Assignment:
After locating "kind of cell,Yosys count,after routing" in the listing below, copy that line and each one after it exactly, ending with the line that has "cell area, %".

Material to process:
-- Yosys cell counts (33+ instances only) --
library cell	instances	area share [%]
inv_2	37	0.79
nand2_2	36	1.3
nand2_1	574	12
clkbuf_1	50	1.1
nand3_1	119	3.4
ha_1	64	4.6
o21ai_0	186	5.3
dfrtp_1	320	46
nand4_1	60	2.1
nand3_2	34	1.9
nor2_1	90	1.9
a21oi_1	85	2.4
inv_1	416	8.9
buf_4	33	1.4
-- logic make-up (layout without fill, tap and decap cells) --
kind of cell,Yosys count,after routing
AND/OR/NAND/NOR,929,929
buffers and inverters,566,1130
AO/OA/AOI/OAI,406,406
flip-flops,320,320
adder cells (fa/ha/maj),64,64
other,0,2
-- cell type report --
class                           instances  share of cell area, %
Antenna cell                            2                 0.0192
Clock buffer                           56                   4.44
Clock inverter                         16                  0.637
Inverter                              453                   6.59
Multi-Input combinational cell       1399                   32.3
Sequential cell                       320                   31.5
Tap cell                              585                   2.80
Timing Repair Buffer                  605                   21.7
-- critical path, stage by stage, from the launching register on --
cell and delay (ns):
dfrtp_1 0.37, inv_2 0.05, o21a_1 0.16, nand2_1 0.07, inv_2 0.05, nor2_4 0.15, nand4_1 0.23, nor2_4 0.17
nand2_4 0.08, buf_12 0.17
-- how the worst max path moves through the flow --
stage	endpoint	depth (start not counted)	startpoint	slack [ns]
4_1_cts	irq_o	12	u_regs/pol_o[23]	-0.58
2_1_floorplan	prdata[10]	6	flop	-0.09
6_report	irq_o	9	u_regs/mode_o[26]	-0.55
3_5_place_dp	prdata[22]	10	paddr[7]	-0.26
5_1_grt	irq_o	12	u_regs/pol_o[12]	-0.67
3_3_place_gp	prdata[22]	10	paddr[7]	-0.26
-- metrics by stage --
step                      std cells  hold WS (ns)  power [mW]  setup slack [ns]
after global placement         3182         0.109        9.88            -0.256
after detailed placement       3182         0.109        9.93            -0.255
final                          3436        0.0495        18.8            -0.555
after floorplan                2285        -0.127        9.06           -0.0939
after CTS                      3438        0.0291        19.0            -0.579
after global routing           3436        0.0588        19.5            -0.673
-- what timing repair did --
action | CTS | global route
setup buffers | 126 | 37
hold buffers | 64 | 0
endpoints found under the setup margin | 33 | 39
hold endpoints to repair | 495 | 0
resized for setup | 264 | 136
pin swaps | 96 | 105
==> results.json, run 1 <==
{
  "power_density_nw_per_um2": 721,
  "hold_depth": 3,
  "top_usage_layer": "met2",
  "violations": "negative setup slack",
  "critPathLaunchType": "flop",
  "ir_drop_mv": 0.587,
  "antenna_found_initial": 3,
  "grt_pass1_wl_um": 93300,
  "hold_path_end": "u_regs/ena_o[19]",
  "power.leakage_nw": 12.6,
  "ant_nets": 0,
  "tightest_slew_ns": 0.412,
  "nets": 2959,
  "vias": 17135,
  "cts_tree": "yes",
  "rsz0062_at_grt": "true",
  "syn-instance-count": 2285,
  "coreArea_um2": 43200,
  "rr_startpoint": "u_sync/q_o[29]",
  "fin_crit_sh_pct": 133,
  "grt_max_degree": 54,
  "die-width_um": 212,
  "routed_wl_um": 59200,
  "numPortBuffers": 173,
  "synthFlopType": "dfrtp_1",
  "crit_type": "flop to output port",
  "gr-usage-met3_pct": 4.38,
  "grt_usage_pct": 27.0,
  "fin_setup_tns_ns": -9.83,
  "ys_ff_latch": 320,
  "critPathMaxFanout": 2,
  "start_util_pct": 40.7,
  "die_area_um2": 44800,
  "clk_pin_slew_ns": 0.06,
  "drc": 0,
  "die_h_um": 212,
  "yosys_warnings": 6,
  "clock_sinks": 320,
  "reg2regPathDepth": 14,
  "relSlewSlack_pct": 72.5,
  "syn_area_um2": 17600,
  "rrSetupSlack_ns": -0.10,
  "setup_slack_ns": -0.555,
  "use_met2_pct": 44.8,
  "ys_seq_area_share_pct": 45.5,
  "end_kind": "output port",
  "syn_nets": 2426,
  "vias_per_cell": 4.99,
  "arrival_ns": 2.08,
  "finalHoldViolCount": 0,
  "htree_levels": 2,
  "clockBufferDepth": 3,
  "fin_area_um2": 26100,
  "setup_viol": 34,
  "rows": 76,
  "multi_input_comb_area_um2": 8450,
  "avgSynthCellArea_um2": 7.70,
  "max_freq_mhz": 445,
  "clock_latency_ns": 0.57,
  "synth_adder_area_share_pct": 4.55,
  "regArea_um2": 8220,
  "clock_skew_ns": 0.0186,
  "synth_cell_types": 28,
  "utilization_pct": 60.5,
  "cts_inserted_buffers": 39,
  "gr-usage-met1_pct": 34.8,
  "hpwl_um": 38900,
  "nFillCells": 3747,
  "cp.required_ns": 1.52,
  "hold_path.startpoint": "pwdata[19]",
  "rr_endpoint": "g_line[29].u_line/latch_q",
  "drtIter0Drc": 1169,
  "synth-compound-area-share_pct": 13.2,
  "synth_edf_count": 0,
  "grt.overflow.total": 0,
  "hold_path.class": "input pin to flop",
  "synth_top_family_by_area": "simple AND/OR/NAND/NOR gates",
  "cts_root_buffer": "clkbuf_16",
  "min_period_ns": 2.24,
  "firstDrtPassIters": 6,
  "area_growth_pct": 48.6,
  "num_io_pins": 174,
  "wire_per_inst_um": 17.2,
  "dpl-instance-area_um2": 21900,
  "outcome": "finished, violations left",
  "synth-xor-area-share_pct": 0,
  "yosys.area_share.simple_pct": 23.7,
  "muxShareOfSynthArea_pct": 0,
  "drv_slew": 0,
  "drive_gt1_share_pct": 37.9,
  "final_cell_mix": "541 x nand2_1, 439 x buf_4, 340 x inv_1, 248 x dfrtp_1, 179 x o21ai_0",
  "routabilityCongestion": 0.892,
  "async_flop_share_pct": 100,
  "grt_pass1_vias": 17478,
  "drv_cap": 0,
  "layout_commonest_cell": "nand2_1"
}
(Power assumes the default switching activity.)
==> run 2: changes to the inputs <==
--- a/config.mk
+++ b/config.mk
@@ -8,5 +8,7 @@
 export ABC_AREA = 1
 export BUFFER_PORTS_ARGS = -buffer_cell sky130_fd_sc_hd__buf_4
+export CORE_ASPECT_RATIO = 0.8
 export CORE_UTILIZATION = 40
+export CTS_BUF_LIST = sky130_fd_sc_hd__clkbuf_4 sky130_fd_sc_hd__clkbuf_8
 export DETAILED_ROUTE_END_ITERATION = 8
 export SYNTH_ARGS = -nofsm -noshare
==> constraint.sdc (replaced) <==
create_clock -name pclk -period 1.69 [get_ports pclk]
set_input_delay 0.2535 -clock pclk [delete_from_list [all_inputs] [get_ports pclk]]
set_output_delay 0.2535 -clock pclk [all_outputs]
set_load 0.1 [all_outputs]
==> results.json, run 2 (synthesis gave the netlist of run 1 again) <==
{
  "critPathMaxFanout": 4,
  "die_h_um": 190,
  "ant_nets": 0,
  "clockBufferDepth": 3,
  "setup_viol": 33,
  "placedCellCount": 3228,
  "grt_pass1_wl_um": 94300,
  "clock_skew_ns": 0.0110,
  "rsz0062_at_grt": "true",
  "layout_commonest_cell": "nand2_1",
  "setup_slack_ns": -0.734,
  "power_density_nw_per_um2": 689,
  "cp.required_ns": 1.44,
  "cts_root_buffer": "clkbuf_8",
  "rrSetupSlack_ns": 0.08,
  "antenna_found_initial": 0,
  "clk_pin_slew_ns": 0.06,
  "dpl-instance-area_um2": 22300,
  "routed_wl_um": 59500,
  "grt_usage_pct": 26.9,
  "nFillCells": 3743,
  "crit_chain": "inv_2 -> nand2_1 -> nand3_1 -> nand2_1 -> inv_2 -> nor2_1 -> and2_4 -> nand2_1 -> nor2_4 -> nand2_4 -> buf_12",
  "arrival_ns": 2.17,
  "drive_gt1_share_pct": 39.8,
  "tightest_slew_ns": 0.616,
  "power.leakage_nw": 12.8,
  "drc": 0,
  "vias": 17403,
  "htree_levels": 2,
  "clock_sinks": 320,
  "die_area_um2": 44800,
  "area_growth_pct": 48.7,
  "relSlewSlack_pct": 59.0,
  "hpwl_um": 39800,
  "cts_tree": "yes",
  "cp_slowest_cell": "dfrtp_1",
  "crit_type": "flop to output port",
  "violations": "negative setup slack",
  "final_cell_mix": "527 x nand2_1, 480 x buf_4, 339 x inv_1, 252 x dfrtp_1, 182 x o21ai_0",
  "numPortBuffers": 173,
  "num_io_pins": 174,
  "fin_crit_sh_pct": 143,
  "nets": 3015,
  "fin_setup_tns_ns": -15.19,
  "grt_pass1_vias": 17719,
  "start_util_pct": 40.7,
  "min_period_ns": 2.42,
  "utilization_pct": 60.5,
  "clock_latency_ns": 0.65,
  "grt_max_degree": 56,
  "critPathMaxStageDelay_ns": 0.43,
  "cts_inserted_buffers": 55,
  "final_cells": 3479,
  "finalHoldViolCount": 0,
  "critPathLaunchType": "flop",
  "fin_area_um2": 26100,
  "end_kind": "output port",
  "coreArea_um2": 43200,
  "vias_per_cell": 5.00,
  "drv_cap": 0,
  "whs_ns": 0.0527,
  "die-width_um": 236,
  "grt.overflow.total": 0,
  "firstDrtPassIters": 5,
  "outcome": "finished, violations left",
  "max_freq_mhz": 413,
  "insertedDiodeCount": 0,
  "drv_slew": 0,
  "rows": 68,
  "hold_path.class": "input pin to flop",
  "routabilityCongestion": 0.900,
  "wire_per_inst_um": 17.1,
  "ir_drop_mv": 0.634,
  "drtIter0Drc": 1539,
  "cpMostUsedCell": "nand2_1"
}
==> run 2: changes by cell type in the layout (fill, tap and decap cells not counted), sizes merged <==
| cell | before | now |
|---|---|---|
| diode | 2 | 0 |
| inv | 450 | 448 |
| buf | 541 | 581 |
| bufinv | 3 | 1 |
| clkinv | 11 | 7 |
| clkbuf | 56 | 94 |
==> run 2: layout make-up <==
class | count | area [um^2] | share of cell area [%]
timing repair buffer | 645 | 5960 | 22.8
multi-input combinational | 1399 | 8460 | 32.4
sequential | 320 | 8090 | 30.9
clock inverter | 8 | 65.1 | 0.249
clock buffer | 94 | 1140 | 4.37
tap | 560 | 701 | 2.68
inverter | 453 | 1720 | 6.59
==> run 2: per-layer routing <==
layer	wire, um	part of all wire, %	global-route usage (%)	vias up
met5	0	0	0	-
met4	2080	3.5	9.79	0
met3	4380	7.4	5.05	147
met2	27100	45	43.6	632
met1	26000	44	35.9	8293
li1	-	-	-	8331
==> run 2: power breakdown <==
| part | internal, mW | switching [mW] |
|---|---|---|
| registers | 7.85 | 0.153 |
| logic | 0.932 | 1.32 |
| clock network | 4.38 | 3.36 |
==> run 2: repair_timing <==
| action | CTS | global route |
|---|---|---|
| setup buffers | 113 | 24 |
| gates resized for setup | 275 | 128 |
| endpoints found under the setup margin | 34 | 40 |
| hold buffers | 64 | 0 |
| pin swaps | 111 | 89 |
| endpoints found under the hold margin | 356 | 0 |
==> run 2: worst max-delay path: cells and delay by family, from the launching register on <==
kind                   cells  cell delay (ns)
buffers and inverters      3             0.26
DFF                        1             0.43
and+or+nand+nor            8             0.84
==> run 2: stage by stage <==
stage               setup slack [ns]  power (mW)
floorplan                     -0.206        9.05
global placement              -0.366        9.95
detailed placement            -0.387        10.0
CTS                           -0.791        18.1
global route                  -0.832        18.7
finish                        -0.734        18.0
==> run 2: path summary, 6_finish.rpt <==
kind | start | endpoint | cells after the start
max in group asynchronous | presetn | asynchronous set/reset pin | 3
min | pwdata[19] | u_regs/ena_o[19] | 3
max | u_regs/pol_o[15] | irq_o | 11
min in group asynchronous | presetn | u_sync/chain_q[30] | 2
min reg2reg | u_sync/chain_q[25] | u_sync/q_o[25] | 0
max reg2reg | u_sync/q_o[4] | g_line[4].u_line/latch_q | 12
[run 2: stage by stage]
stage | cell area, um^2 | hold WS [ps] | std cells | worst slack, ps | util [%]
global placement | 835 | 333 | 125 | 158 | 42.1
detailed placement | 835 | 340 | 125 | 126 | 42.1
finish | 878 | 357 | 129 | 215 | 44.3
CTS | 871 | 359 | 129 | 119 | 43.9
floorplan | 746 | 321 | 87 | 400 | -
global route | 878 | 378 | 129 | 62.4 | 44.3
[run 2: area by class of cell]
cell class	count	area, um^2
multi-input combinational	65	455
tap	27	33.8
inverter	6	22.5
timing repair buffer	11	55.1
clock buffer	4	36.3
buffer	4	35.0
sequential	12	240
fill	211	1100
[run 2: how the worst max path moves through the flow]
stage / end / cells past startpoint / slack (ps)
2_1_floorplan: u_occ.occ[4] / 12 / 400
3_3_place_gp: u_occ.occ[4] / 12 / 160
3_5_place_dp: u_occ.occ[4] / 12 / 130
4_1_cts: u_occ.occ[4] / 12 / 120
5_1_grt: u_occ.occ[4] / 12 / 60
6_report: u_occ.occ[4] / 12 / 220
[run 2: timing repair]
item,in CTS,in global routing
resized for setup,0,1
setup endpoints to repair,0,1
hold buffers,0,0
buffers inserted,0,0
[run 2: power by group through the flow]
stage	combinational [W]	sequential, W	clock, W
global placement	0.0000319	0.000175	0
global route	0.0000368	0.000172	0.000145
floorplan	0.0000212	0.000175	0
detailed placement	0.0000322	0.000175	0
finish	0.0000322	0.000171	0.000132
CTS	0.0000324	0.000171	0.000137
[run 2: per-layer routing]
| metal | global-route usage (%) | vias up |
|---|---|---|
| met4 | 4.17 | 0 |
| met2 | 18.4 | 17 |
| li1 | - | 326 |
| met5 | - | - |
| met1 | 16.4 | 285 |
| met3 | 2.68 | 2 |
**src/rtl/pre_pkg.sv**
```systemverilog
package pre_pkg;
  localparam int PAY_W   = 11;
  localparam int ID_W    = 2;
  localparam int BYTE_W  = 8;
  localparam int NIB_W   = 4;
  localparam int ADDR_W  = 12;
  localparam int DATA_W  = 16;
  localparam int ID_LSB  = 1;
  localparam int FLD_LSB = ID_LSB + ID_W;
  localparam int NIB_LSB = FLD_LSB + NIB_W;

  typedef enum logic [ID_W-1:0] {
    PID_CMD  = 2'd0,
    PID_ADDR = 2'd1,
    PID_LO   = 2'd2,
    PID_HI   = 2'd3
  } pid_e;

  // packed order mirrors packet bits 6..3
  typedef struct packed {
    logic autoinc;
    logic hi;
    logic lo;
    logic rd;
  } cmd_t;

  typedef enum logic [1:0] {
    ST_CMD,
    ST_ADDR,
    ST_LO,
    ST_HI
  } st_e;
endpackage

```
**src/rtl/pre_pkt_decode.sv**
```systemverilog
module pre_pkt_decode
  import pre_pkg::*;
(
  input  logic             pkt_valid,
  input  logic             pkt_uncorr,
  input  logic [PAY_W-1:0] pkt_bits,
  output logic             acc,
  output pid_e             id,
  output logic [BYTE_W-1:0] fld,
  output cmd_t             cmd,
  output logic [NIB_W-1:0] nib
);
  // a packet counts only if intact and host-directed (bit 0 clear)
  assign acc = pkt_valid & ~pkt_uncorr & ~pkt_bits[0];
  assign id  = pid_e'(pkt_bits[ID_LSB +: ID_W]);
  assign fld = pkt_bits[FLD_LSB +: BYTE_W];
  assign cmd = cmd_t'(pkt_bits[FLD_LSB +: NIB_W]);
  assign nib = pkt_bits[NIB_LSB +: NIB_W];
endmodule

```
**src/rtl/pre_rsp_build.sv**
```systemverilog
module pre_rsp_build
  import pre_pkg::*;
(
  input  logic              clk,
  input  logic              rst_n,
  input  logic              load,
  input  logic              slot_hi,
  input  logic [DATA_W-1:0] rdata,
  output logic              rsp_valid,
  output logic [PAY_W-1:0]  rsp_payload
);
  localparam int SLICE_W = PAY_W - 1;
  localparam int EXTRA_W = SLICE_W - BYTE_W;

  logic [PAY_W-1:0] pay_d;
  logic [PAY_W-1:0] pay_q;
  logic             vld_q;

  always_comb begin
    if (slot_hi) begin
      pay_d = {rdata[DATA_W-1 -: SLICE_W], 1'b1};
    end else begin
      pay_d = {rdata[BYTE_W-1:0], rdata[BYTE_W +: EXTRA_W], 1'b1};
    end
  end

  always_ff @(posedge clk or negedge rst_n) begin
    if (!rst_n) begin
      vld_q <= 1'b0;
      pay_q <= '0;
    end else begin
      vld_q <= load;
      if (load) begin
        pay_q <= pay_d;
      end
    end
  end

  assign rsp_valid   = vld_q;
  assign rsp_payload = pay_q;
endmodule

```
**src/rtl/pre_txn_ctrl.sv**
```systemverilog
module pre_txn_ctrl
  import pre_pkg::*;
(
  input  logic              clk,
  input  logic              rst_n,
  input  logic              acc,
  input  pid_e              id,
  input  logic [BYTE_W-1:0] fld,
  input  cmd_t              cmd,
  input  logic [NIB_W-1:0]  nib,
  output logic [ADDR_W-1:0] addr_o,
  output logic              wr_en,
  output logic [1:0]        wr_be,
  output logic [DATA_W-1:0] wdata,
  output logic              rd_en,
  output logic              rsp_load,
  output logic              rsp_hi,
  output logic              err_o
);
  st_e               st_q, st_d;
  cmd_t              cmd_q, cmd_d;
  logic [ADDR_W-1:0] addr_q, addr_d;
  logic [BYTE_W-1:0] lobuf_q, lobuf_d;
  logic              gap_q, gap_d;
  logic              err_q, err_d;
  logic              do_start, do_fin, do_err;

  always_comb begin
    st_d     = st_q;
    cmd_d    = cmd_q;
    addr_d   = addr_q;
    lobuf_d  = lobuf_q;
    gap_d    = gap_q;
    err_d    = err_q;
    wr_en    = 1'b0;
    wr_be    = 2'b00;
    wdata    = {fld, fld};
    rd_en    = 1'b0;
    addr_o   = addr_q;
    rsp_load = 1'b0;
    rsp_hi   = 1'b0;
    do_start = 1'b0;
    do_fin   = 1'b0;
    do_err   = 1'b0;
    if (acc) begin
      case (st_q)
        ST_CMD: begin
          if (id == PID_CMD) do_start = 1'b1;
          else               do_err   = 1'b1;
        end
        ST_ADDR: begin
          if (id == PID_ADDR) begin
            addr_d = {fld, addr_q[NIB_W-1:0]};
            st_d   = cmd_q.lo ? ST_LO : ST_HI;
            if (cmd_q.rd) begin
              rd_en  = 1'b1;
              addr_o = addr_d;
            end
          end else begin
            do_err = 1'b1;
          end
        end
        ST_LO: begin
          if (id == PID_LO) begin
            gap_d = 1'b0;
            if (cmd_q.rd) begin
              rsp_load = 1'b1;
            end else if (cmd_q.hi) begin
              lobuf_d = fld;
            end else begin
              wr_en = 1'b1;
              wr_be = 2'b01;
            end
            if (cmd_q.hi) st_d   = ST_HI;
            else          do_fin = 1'b1;
          end else if (id == PID_CMD && gap_q) begin
            do_start = 1'b1;
          end else begin
            do_err = 1'b1;
          end
        end
        ST_HI: begin
          if (id == PID_HI) begin
            gap_d = 1'b0;
            if (cmd_q.rd) begin
              rsp_load = 1'b1;
              rsp_hi   = 1'b1;
            end else begin
              wr_en = 1'b1;
              wr_be = cmd_q.lo ? 2'b11 : 2'b10;
              wdata = {fld, cmd_q.lo ? lobuf_q : fld};
            end
            do_fin = 1'b1;
          end else if (id == PID_CMD && gap_q) begin
            do_start = 1'b1;
          end else begin
            do_err = 1'b1;
          end
        end
        default: do_err = 1'b1;
      endcase

      if (do_fin) begin
        if (cmd_q.autoinc) begin
          addr_d = addr_q + ADDR_W'(1);
          gap_d  = 1'b1;
          st_d   = cmd_q.lo ? ST_LO : ST_HI;
          if (cmd_q.rd) begin
            rd_en  = 1'b1;
            addr_o = addr_d;
          end
        end else begin
          st_d  = ST_CMD;
          gap_d = 1'b0;
        end
      end

      if (do_start) begin
        gap_d = 1'b0;
        if (cmd.lo | cmd.hi) begin
          cmd_d  = cmd;
          addr_d = {addr_q[ADDR_W-1:NIB_W], nib};
          st_d   = ST_ADDR;
        end else begin
          do_err = 1'b1;
        end
      end

      if (do_err) begin
        err_d = 1'b1;
        st_d  = ST_CMD;
        gap_d = 1'b0;
      end
    end
  end

  always_ff @(posedge clk or negedge rst_n) begin
    if (!rst_n) begin
      st_q    <= ST_CMD;
      cmd_q   <= '0;
      addr_q  <= '0;
      lobuf_q <= '0;
      gap_q   <= 1'b0;
      err_q   <= 1'b0;
    end else if (acc) begin
      st_q    <= st_d;
      cmd_q   <= cmd_d;
      addr_q  <= addr_d;
      lobuf_q <= lobuf_d;
      gap_q   <= gap_d;
      err_q   <= err_d;
    end
  end

  assign err_o = err_q;
endmodule

```
**src/rtl/pkt_reg_engine.sv**
```systemverilog
module pkt_reg_engine
  import pre_pkg::*;
(
  input  logic              clk,
  input  logic              rst_n,
  input  logic              pkt_valid,
  input  logic [PAY_W-1:0]  pkt_bits,
  input  logic              pkt_uncorr,
  output logic [ADDR_W-1:0] reg_addr,
  output logic              reg_wr_en,
  output logic [1:0]        reg_wr_be,
  output logic [DATA_W-1:0] reg_wdata,
  output logic              reg_rd_en,
  input  logic [DATA_W-1:0] reg_rdata,
  output logic              rsp_valid,
  output logic [PAY_W-1:0]  rsp_payload,
  output logic              proto_err
);
  logic [1:0]        rst_sync_q;
  logic              rst_int_n;
  logic              acc;
  pid_e              id;
  logic [BYTE_W-1:0] fld;
  cmd_t              cmd;
  logic [NIB_W-1:0]  nib;
  logic              rsp_load;
  logic              rsp_hi;

  always_ff @(posedge clk or negedge rst_n) begin
    if (!rst_n) rst_sync_q <= 2'b00;
    else        rst_sync_q <= {rst_sync_q[0], 1'b1};
  end
  assign rst_int_n = rst_sync_q[1];

  pre_pkt_decode u_dec (
    .pkt_valid (pkt_valid),
    .pkt_uncorr(pkt_uncorr),
    .pkt_bits  (pkt_bits),
    .acc       (acc),
    .id        (id),
    .fld       (fld),
    .cmd       (cmd),
    .nib       (nib)
  );

  pre_txn_ctrl u_ctl (
    .clk     (clk),
    .rst_n   (rst_int_n),
    .acc     (acc),
    .id      (id),
    .fld     (fld),
    .cmd     (cmd),
    .nib     (nib),
    .addr_o  (reg_addr),
    .wr_en   (reg_wr_en),
    .wr_be   (reg_wr_be),
    .wdata   (reg_wdata),
    .rd_en   (reg_rd_en),
    .rsp_load(rsp_load),
    .rsp_hi  (rsp_hi),
    .err_o   (proto_err)
  );

  pre_rsp_build u_rsp (
    .clk        (clk),
    .rst_n      (rst_int_n),
    .load       (rsp_load),
    .slot_hi    (rsp_hi),
    .rdata      (reg_rdata),
    .rsp_valid  (rsp_valid),
    .rsp_payload(rsp_payload)
  );
endmodule

```
**config.mk**
```make
export PLATFORM = sky130hd
export DESIGN_NAME = pkt_reg_engine
export DESIGN_NICKNAME = d
export VERILOG_FILES = /design/src/rtl/pre_pkg.sv /design/src/rtl/pre_pkt_decode.sv /design/src/rtl/pre_rsp_build.sv /design/src/rtl/pre_txn_ctrl.sv /design/src/rtl/pkt_reg_engine.sv
export SDC_FILE = /design/constraint.sdc
export NUM_CORES = 1
export LEC_CHECK = 0
export ABC_AREA = 0
export BUFFER_PORTS_ARGS = -buffer_cell sky130_fd_sc_hd__buf_4
export CAP_MARGIN = 20
export CORE_ASPECT_RATIO = 1.4
export CORE_UTILIZATION = 28
export DETAILED_ROUTE_END_ITERATION = 8
export SYNTH_ARGS = -nofsm -noshare
export SYNTH_HDL_FRONTEND = slang
export SYNTH_SLANG_ARGS = --single-unit
```
**constraint.sdc**
```tcl
create_clock -name clk -period 2.8 [get_ports clk]
set_input_delay 0.28 -clock clk [delete_from_list [all_inputs] [get_ports clk]]
set_output_delay 0.28 -clock clk [all_outputs]
set_load 0.05 [all_outputs]
```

Reply:
kind of cell,Yosys count,after routing
AND/OR/NAND/NOR,929,929
buffers and inverters,566,1130
AO/OA/AOI/OAI,406,406
flip-flops,320,320
adder cells (fa/ha/maj),64,64
other,0,2
-- cell type report --
class                           instances  share of cell area, %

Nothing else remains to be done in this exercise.